Teams can also use business intelligence (BI) tools (e.g., Tableau, Sigma Computing, Power BI, Amazon QuickSight) for additional data analysis and visualization. As an example, the BI tool Sigma Computing supports the following data stores: BigQuery, Databricks, PostgreSQL, Amazon Redshift, and Snowflake.
Interestingly, the AWS data analytics architecture puts the popular Amazon S3 as the centralized data store for a scalable data lake instead of Amazon Redshift, its data warehouse.
Perspectives on data analytics architectures may differ. George Fraser, a cofounder of the data ingestion tool Fivetran, said that while his company supports both data lakes and warehouses, he believes that modern data warehouses are easier to use and maintain, especially for applications that can wait a few seconds to process data.
Fans of data lakes include Tomer Shiran, a cofounder of the lakehouse platform Dremio. He said there’s less of a need to use data warehouses with advancements that make it easier to query for data in a data lake (e.g., to perform SQL-like queries). Within the AWS ecosystem, Amazon Athena can be used to analyze data in Amazon S3 using standard SQL.
Data lakes vs. production data stores
Both data lakes and data warehouses are conceptually different from the production data stores (or databases) used to power websites and mobile applications. Production data stores can be implemented with MySQL, Amazon Aurora, Amazon Relational Database Service (RDS), Microsoft SQL Server, Google Cloud SQL, PostgreSQL, and/or MongoDB.

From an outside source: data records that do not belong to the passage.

## config.mk

```make
export PLATFORM = sky130hd
export DESIGN_NAME = seg_box_overlay
export DESIGN_NICKNAME = d
export VERILOG_FILES = /design/src/rtl/seg_box_overlay.sv
export SDC_FILE = /design/constraint.sdc
export NUM_CORES = 1
export LEC_CHECK = 0
export BUFFER_PORTS_ARGS = -buffer_cell sky130_fd_sc_hd__buf_2
export CAP_MARGIN = 30
export CORE_UTILIZATION = 60
export DETAILED_ROUTE_END_ITERATION = 7
export PLACE_DENSITY = 0.83
export REMOVE_ABC_BUFFERS = 1
export SLEW_MARGIN = 20
export SYNTH_ARGS = -nofsm -noshare
export SYNTH_HDL_FRONTEND = slang
export SYNTH_SLANG_ARGS = --single-unit
```

## constraint.sdc

```tcl
create_clock -name pixelclk -period 3.85 [get_ports pixelclk]
set_input_delay 0.5775 -clock pixelclk [delete_from_list [all_inputs] [get_ports pixelclk]]
set_output_delay 0.5775 -clock pixelclk [all_outputs]
set_load 0.01 [all_outputs]
```
File: config.mk
export PLATFORM = sky130hd
export DESIGN_NAME = pc_gen_btb
export DESIGN_NICKNAME = d
export VERILOG_FILES = /design/src/rtl/pc_gen_btb.sv
export SDC_FILE = /design/constraint.sdc
export NUM_CORES = 1
export LEC_CHECK = 0
export CORE_MARGIN = 4
export CORE_UTILIZATION = 55
export CTS_CLUSTER_DIAMETER = 100
export DETAILED_ROUTE_END_ITERATION = 10
export PLACE_DENSITY = 0.75
export SYNTH_ARGS = -nofsm -noshare
export SYNTH_HDL_FRONTEND = slang
export SYNTH_SLANG_ARGS = --single-unit
File: constraint.sdc
create_clock -name clk -period 5.47 [get_ports clk]
set_clock_uncertainty 0.1 [all_clocks]
set_input_delay 1.3675 -clock clk [delete_from_list [all_inputs] [get_ports clk]]
set_output_delay 1.3675 -clock clk [all_outputs]
set_load 0.1 [all_outputs]
File: src/rtl/pc_gen_btb.sv
// Fetch-stage PC generator with a direct-mapped branch target buffer.
// Each BTB entry carries a 2-bit saturating counter; lookup is combinational on PCF.
module pc_gen_btb #(
  parameter int              XLEN         = 32,
  parameter logic [XLEN-1:0] RESET_VECTOR = '0,
  parameter int              BTB_ENTRIES  = 16
) (
  input  logic            clk,
  input  logic            rst,
  input  logic            StallF,
  input  logic            RedirectE,
  input  logic [XLEN-1:0] RedirectPCE,
  input  logic            BrUpdE,
  input  logic [XLEN-1:0] BrPCE,
  input  logic            BrTakenE,
  input  logic [XLEN-1:0] BrTargetE,
  input  logic            FlushBTB,
  output logic [XLEN-1:0] PCF,
  output logic [XLEN-1:0] PCPlus4F,
  output logic            PredTakenF,
  output logic [XLEN-1:0] PredTargetF
);

  localparam int IDX  = $clog2(BTB_ENTRIES);
  localparam int TAGW = XLEN - IDX - 2;

  logic [XLEN-1:0]                  pc_reg, pc_next;
  logic [BTB_ENTRIES-1:0]           valid_reg, valid_next;
  logic [BTB_ENTRIES-1:0][1:0]      ctr_reg, ctr_next;
  logic [TAGW-1:0]                  tag_mem    [BTB_ENTRIES];
  logic [XLEN-1:0]                  target_mem [BTB_ENTRIES];

  // Lookup on the current fetch PC; sees pre-edge BTB contents only.
  logic [IDX-1:0]  lk_idx;
  logic [TAGW-1:0] lk_tag;
  logic            lk_hit;

  assign lk_idx      = pc_reg[IDX+1:2];
  assign lk_tag      = pc_reg[XLEN-1:IDX+2];
  assign lk_hit      = valid_reg[lk_idx] && (tag_mem[lk_idx] == lk_tag);
  assign PredTakenF  = lk_hit && ctr_reg[lk_idx][1];
  assign PredTargetF = PredTakenF ? target_mem[lk_idx] : '0;
  assign PCF         = pc_reg;
  assign PCPlus4F    = pc_reg + XLEN'(4);

  // Training port from the execute stage.
  logic [IDX-1:0]  upd_idx;
  logic [TAGW-1:0] upd_tag;
  logic            upd_hit;
  logic            upd_en;
  logic            wr_en;
  logic [1:0]      upd_ctr;
  logic [1:0]      ctr_inc;
  logic [1:0]      ctr_dec;

  assign upd_idx = BrPCE[IDX+1:2];
  assign upd_tag = BrPCE[XLEN-1:IDX+2];
  assign upd_hit = valid_reg[upd_idx] && (tag_mem[upd_idx] == upd_tag);
  assign upd_en  = BrUpdE && !FlushBTB;
  assign wr_en   = upd_en && BrTakenE && !rst;
  assign upd_ctr = ctr_reg[upd_idx];
  assign ctr_inc = (upd_ctr == 2'b11) ? 2'b11 : upd_ctr + 2'b01;
  assign ctr_dec = (upd_ctr == 2'b00) ? 2'b00 : upd_ctr - 2'b01;

  generate
    for (genvar gi = 0; gi < BTB_ENTRIES; gi++) begin : g_entry
      logic entry_sel;
      assign entry_sel = upd_en && (upd_idx == IDX'(gi));
      // A taken outcome always leaves the entry valid, whether it hit or allocated.
      assign valid_next[gi] = FlushBTB ? 1'b0 :
                              (entry_sel && BrTakenE) ? 1'b1 : valid_reg[gi];
      assign ctr_next[gi]   = !entry_sel ? ctr_reg[gi] :
                              upd_hit    ? (BrTakenE ? ctr_inc : ctr_dec) :
                              BrTakenE   ? 2'b10 : ctr_reg[gi];
    end
  endgenerate

  always_comb begin
    pc_next = PCPlus4F;
    if (RedirectE)       pc_next = RedirectPCE;
    else if (StallF)     pc_next = pc_reg;
    else if (PredTakenF) pc_next = PredTargetF;
  end

  always_ff @(posedge clk) begin
    if (rst) begin
      pc_reg    <= RESET_VECTOR;
      valid_reg <= '0;
      ctr_reg   <= '0;
    end else begin
      pc_reg    <= pc_next;
      valid_reg <= valid_next;
      ctr_reg   <= ctr_next;
    end
  end

  // Tag and target need no reset: a cleared valid bit masks them.
  always_ff @(posedge clk) begin
    if (wr_en) begin
      tag_mem[upd_idx]    <= upd_tag;
      target_mem[upd_idx] <= BrTargetE;
    end
  end

endmodule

Production data stores are typically optimized for latency or how quickly a row of data can be stored or retrieved. Administrators can set up indexes to further speed up queries and retrievals and improve the user experience of the website or application. Here are some example queries that SQL production data stores handle well:
INSERT INTO table <one row>UPDATE table set … WHERE <matches 1 row>DELETE FROM table WHERE <matches 1 row>SELECT * FROM table WHERE <matches 1 row>
As an example of how speed can affect user experience, the Google Search team discovered that users are sensitive to how quickly search results can appear. Research showed that a 400 millisecond delay leads to a 0.44 percent drop in search volume.
Compared to production databases, data lakes, and warehouses are usually less sensitive to latency requirements. Delays may affect internal users of data reports, but they don’t usually affect the experience of a much broader audience. Also, many data reports don’t require data to be available in real time (i.e., to be current within seconds).